Penstemon generally have tall, loose spikes of small flowers above small or thin leaves. They vary from a few centimeters to several feet tall. A few species of Penstemon are highlighted here.


Crested Beardtongue (P. eriantherus)

This lavender flowering variety is native to the Pacific Northwest America into Canada and ranging southeast through northern Nebraska and Colorado. It flowers in June and July and thrives in cooler, wetter conditions.



Gulf Coast Penstemon (P. tenuis)

Because it is a Texas native, Gulf Coast Penstemon is a fantastic choice for southern gardeners for its use in mixed borders to add height and color. It is particularly suited to deal with high humidity and less than perfect drainage.



Shell-Leaf Penstemon (P. grandiflorus)

Shell Leaf Penstemon is a large flowering variety that has tubular pink-lavender blooms. It can grow up to 3 feet tall and is a native to the eastern US Great Plains. This is an excellent Penstemon for a big impact in well draining, full sun locations.

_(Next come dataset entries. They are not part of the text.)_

Context: an optimization exercise on an open-source flow, tuned for small area, a short achievable clock period and few clock cycles per item. The choices shown serve that exercise and are no tape-out recipe.
No functional check of the RTL was part of this run.

[flow/design.v]
module kiln_pe_lzc #(
    parameter W  = 24,
    parameter CW = 5
) (
    input  wire [W-1:0]  x,
    output reg  [CW-1:0] cnt
);
    integer i;
    always @* begin
        cnt = W[CW-1:0];
        for (i = 0; i < W; i = i + 1)
            if (x[i]) cnt = CW'(W - 1 - i);
    end
endmodule
module kiln_pe_fpdec (
    input  wire [3:0]         fmt,
    input  wire [15:0]        x,
    input  wire [7:0]         scale,
    output reg                sign,
    output reg  [10:0]        sig,
    output reg  signed [12:0] elsb,
    output reg                is_inf,
    output reg                is_nan
);
    reg [7:0]         e;       
    reg               emax;    
    reg signed [12:0] enorm;   
    always @* begin
        sign   = 1'b0;
        sig    = 11'd0;
        e      = 8'd0;
        emax   = 1'b0;
        enorm  = 13'sd0;
        is_inf = 1'b0;
        is_nan = 1'b0;
        case (fmt)
            4'h7: begin  
                sign  = x[15];
                e     = {3'd0, x[14:10]};
                sig   = {1'b0, x[9:0]};
                emax  = (x[14:10] == 5'h1F);
                enorm = -13'sd25;
                is_inf = emax && (x[9:0] == 10'd0);
                is_nan = emax && (x[9:0] != 10'd0);
                if (e != 8'd0) sig[10] = 1'b1;
            end
            4'h8: begin  
                sign  = x[15];
                e     = x[14:7];
                sig   = {4'd0, x[6:0]};
                emax  = (x[14:7] == 8'hFF);
                enorm = -13'sd134;
                is_inf = emax && (x[6:0] == 7'd0);
                is_nan = emax && (x[6:0] != 7'd0);
                if (e != 8'd0) sig[7] = 1'b1;
            end
            4'h9: begin  
                sign  = x[7];
                e     = {4'd0, x[6:3]};
                sig   = {8'd0, x[2:0]};
                enorm = -13'sd10;
                is_nan = (x[6:0] == 7'h7F);
                if (e != 8'd0) sig[3] = 1'b1;
            end
            4'hA: begin  
                sign  = x[7];
                e     = {3'd0, x[6:2]};
                sig   = {9'd0, x[1:0]};
                emax  = (x[6:2] == 5'h1F);
                enorm = -13'sd17;
                is_inf = emax && (x[1:0] == 2'd0);
                is_nan = emax && (x[1:0] != 2'd0);
                if (e != 8'd0) sig[2] = 1'b1;
            end
            default: begin  
                sign  = x[3];
                e     = {6'd0, x[2:1]};
                sig   = {10'd0, x[0]};
                enorm = -13'sd2;
                if (e != 8'd0) sig[1] = 1'b1;
            end
        endcase
        if (e == 8'd0)
            elsb = enorm + 13'sd1 + $signed({5'd0, scale}) - 13'sd127;
        else
            elsb = enorm + $signed({5'd0, e}) + $signed({5'd0, scale}) - 13'sd127;
        if (scale == 8'hFF) begin
            is_nan = 1'b1;
            is_inf = 1'b0;
        end
    end
endmodule
This is an optimization exercise on Yosys and OpenROAD, whose aim is small area, a short achievable clock period and few clock cycles per item, not a production implementation. Only simulation tests tie the RTL to the original design; equivalence was not proved. Power figures rest on the tool's default switching activity, not on a simulated workload.

==> flow/design.v, too long to show whole: its modules and the start of the top module <==
// module warp_offset: 1412 lines
module warp_offset (
    input  wire         clk,
    input  wire         rst,
    input  wire         in_valid,
    output wire         in_ready,
    input  wire [14:0]  in_x,
    input  wire [23:0]  in_row,
    input  wire [23:0]  in_rows,
    input  wire [7:0]   in_pitch,
    input  wire [7:0]   in_beam_slow,
    input  wire [7:0]   in_facet_slow,
    input  wire [7:0]   in_slip,
    input  wire [7:0]   in_scr_w_m1,
    input  wire [7:0]   in_scr_h_m1,
    input  wire [7:0]   in_scr_x0,
    input  wire [7:0]   in_scr_y0,
    output wire [7:0]   node_addr_a,
    output wire [7:0]   node_addr_b,
    input  wire [15:0]  node_data_a,
    input  wire [15:0]  node_data_b,
    output wire [24:0]  src_row_a,
    output wire [24:0]  src_row_b,
    output wire [14:0]  src_col,
    input  wire [7:0]   src_data_a,
    input  wire [7:0]   src_data_b,
    output wire [15:0]  scr_cell,
    input  wire [119:0] scr_data,
    output wire         out_valid,
    input  wire         out_ready,
    output wire [15:0]  out_offset,
    output wire         out_clamp,
    output wire [24:0]  out_ra,
    output wire [4:0]   out_w,
    output wire [24:0]  out_rn,
    output wire [7:0]   out_c,
    output wire [3:0]   out_level
);
  // ...
==> flow/flow/run.sh <==
#!/bin/bash
# The standard layout, with ORFS's timing repair aimed at a tighter
# setup target than the clock period (the SDC itself is unchanged).
# Gate cloning is off so that no register is duplicated.
set -euo pipefail
bash standard.sh SETUP_SLACK_MARGIN=9 SKIP_GATE_CLONING=1 finish > standard_make.log 2>&1
==> flow/standard.sh <==
#!/bin/bash
# synth_recipe.tcl (not shown) runs the flow's synth.tcl, then flattens the netlist and writes it again
# the make line also repeats each setting of config.mk as NAME=value (left out here)
make -C /OpenROAD-flow-scripts/flow DESIGN_CONFIG=/design/flow/config.mk WORK_HOME=/design/flow/orfs CLKGATE_MAP_FILE= SYNTH_SCRIPT=/design/flow/synth_recipe.tcl "${@:-finish}"
==> flow/config.mk <==
export PLATFORM = sky130hd
export DESIGN_NAME = warp_offset
export DESIGN_NICKNAME = warp_offset
export VERILOG_FILES = /design/flow/design.v
export SDC_FILE = /design/flow/constraint.sdc
export NUM_CORES = 4
export LEC_CHECK = 0
export CAP_MARGIN = 20
export CORE_MARGIN = 2
export CORE_UTILIZATION = 55
export PLACE_DENSITY = 0.7
export SLEW_MARGIN = 20
==> flow/constraint.sdc <==
create_clock -name core_clock -period 14.0 [get_ports {clk}]
set_input_delay 2.8000 -clock core_clock [delete_from_list [all_inputs] [get_ports {clk}]]
set_output_delay 2.8000 -clock core_clock [all_outputs]
set_load 0.01 [all_outputs]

Cardwell's Penstemon (P. cardwelli)

Cardwell's Penstemon is also native to the Pacific Northwest and is named for Dr. James Cardwell, who actively studied wildflowers in the late 1800s. A compact shrub, with light violet to pink flowers, Cardwell's Penstemon does well with a little elevation and good drainage.

Whipple's Penstemon (P. whippleanus)

Whipple's Penstemon is a gorgeous plum color native to western United States, which makes it a great candidate for xeriscaping, surviving wind and even high altitude planting.


A menu of Penstemon

Take a look through a handful of native Penstemon species. Notice the large variety of colors and sizes. Click on the image to go to the Plant Files entry of each species.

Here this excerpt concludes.